Cortez – Não é uma mistura de desenho com atores. Estou dublando um personagem. É um universo bonito. No Garoto cósmico , dublo o Giramundos, um senhor que toma conta de vários planetas. Ele salva as crianças de um planeta onde tem hora para tudo, não há liberdade para nada. Ele as leva para conhecer outros planetas e a liberdade.Não tem influência dos desenhos americanos. É do Alê Abreu. A dublagem é meio torta, pigarreio no meio das falas. É uma produção para crianças de até dez anos que provoca aquele sorriso gostoso no adulto.

– Quais são seus outros projetos?
Cortez – Parei tudo na minha vida, tenho que me restabelecer, orgânica e financeiramente. Há muitas coisas que quero fazer. Tem a Casa de Teatro da Lígia (sua filha) que estou empenhado em duplicar. Lá, ela ensina teatro a crianças e adolescentes. Devo participar de uma novela das sete da Globo. Fiz uma participação num filme em Florianópolis,de gente jovem. A roteirista, Paola Delben, tem 22 anos. O longa chama-se Identificado . Fala de genética. É meio político, meio científico. Ela é ótima. Me deu um livro, que escreveu aos 15 anos. É bom participar da biografia de alguém que está começando e tem talento.

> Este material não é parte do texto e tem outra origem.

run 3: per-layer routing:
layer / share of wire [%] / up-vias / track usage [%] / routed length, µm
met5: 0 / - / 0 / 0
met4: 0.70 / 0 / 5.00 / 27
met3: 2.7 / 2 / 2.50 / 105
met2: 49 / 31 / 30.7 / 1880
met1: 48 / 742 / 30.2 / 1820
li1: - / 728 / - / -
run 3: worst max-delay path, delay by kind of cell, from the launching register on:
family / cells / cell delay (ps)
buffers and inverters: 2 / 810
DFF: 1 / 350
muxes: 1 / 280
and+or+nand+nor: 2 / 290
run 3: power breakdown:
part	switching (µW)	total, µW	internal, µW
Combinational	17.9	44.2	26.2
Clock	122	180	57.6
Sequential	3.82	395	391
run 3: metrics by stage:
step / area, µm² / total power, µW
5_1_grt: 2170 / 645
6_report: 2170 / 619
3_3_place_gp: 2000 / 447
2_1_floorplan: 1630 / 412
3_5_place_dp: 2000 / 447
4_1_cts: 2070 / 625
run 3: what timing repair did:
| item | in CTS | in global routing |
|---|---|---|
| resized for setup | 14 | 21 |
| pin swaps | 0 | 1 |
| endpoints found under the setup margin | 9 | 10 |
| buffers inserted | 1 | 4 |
===== src/rtl/player_pkg.sv =====
// Shared types for the Fireboy/Icegirl player controller.
package player_pkg;

    localparam int POS_W = 10;

    typedef logic signed [10:0] vel_t;

    typedef enum logic [1:0] {
        IDLE = 2'd0,
        RUN  = 2'd1,
        JUMP = 2'd2,
        FALL = 2'd3
    } anim_t;

endpackage


===== src/rtl/player_anim_seq.sv =====
// Animation sequencer: picks Idle/Run/Jump/Fall from the post-update motion
// state and steps the frame index every ANIM_DIV ticks.
module player_anim_seq
    import player_pkg::*;
#(
    parameter int ANIM_FRAMES = 4,
    parameter int ANIM_DIV    = 4
) (
    input  logic       i_clk,
    input  logic       i_rst,
    input  logic       i_revive,
    input  logic       i_tick,
    input  logic       i_grounded,
    input  logic       i_vy_neg,
    input  logic       i_vx_nz,
    output logic [1:0] o_anim_type,
    output logic [2:0] o_frame_index
);

    localparam int AC_W = (ANIM_DIV > 1) ? $clog2(ANIM_DIV) : 1;

    localparam logic [1:0] ST_IDLE = IDLE;
    localparam logic [1:0] ST_RUN  = RUN;
    localparam logic [1:0] ST_JUMP = JUMP;
    localparam logic [1:0] ST_FALL = FALL;

    logic [1:0]      r_state;
    logic [2:0]      r_frame;
    logic [AC_W-1:0] r_cnt;
    logic [1:0]      w_state_nxt;

    always_comb begin
        w_state_nxt = ST_IDLE;
        if (!i_grounded && i_vy_neg) w_state_nxt = ST_JUMP;
        else if (!i_grounded)        w_state_nxt = ST_FALL;
        else if (i_vx_nz)            w_state_nxt = ST_RUN;
    end

    always_ff @(posedge i_clk or posedge i_rst) begin
        if (i_rst) begin
            r_state <= ST_IDLE;
            r_frame <= 3'd0;
            r_cnt   <= '0;
        end else if (i_revive) begin
            r_state <= ST_IDLE;
            r_frame <= 3'd0;
            r_cnt   <= '0;
        end else if (i_tick) begin
            if (w_state_nxt != r_state) begin
                r_state <= w_state_nxt;
                r_frame <= 3'd0;
                r_cnt   <= '0;
            end else if (r_cnt == AC_W'(ANIM_DIV - 1)) begin
                r_cnt   <= '0;
                r_frame <= (r_frame == 3'(ANIM_FRAMES - 1)) ? 3'd0 : r_frame + 3'd1;
            end else begin
                r_cnt <= r_cnt + 1'b1;
            end
        end
    end

    assign o_anim_type   = r_state;
    assign o_frame_index = r_frame;

endmodule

– No Brasil é difícil popularizar o teatro?
Cortez – É só pedir para o governo diminuir os impostos. O preço é caro, mas nós pagamos 30% da bilheteria para o dono do teatro, 5% sobre o preço do ingresso para a prefeitura, há os porcentuais para autor, diretor, atores, encargos sociais e trabalhistas, e ainda a meia-entrada para estudantes e aposentados. Claro que tem gente que põe o preço lá em cima.

– O que poderia efetivamente ajudar?
Cortez – A importância que a mídia dá para algumas pessoas que não têm valor deveria ser dada ao teatro. Teatro tem que estar na escola. A cultura não pode existir sem a educação. Não pode existir cultura sem o básico: saúde e educação. Tem havido muita procura por cursos de teatro, que na verdade são vistos como um trampolim para a televisão. O que as pessoas querem é virar celebridade, dar autógrafo, fazer baile de debutante. Mas o teatro não é isso. Ser ator é uma necessidade imperiosa. É a mesma história do Rilke (Rainer Maria Rilke, 1875-1926). O poeta dizia: “Põe a cabeça no travesseiro e pergunta se você viveria sem escrever.” O ator não vive sem atuar.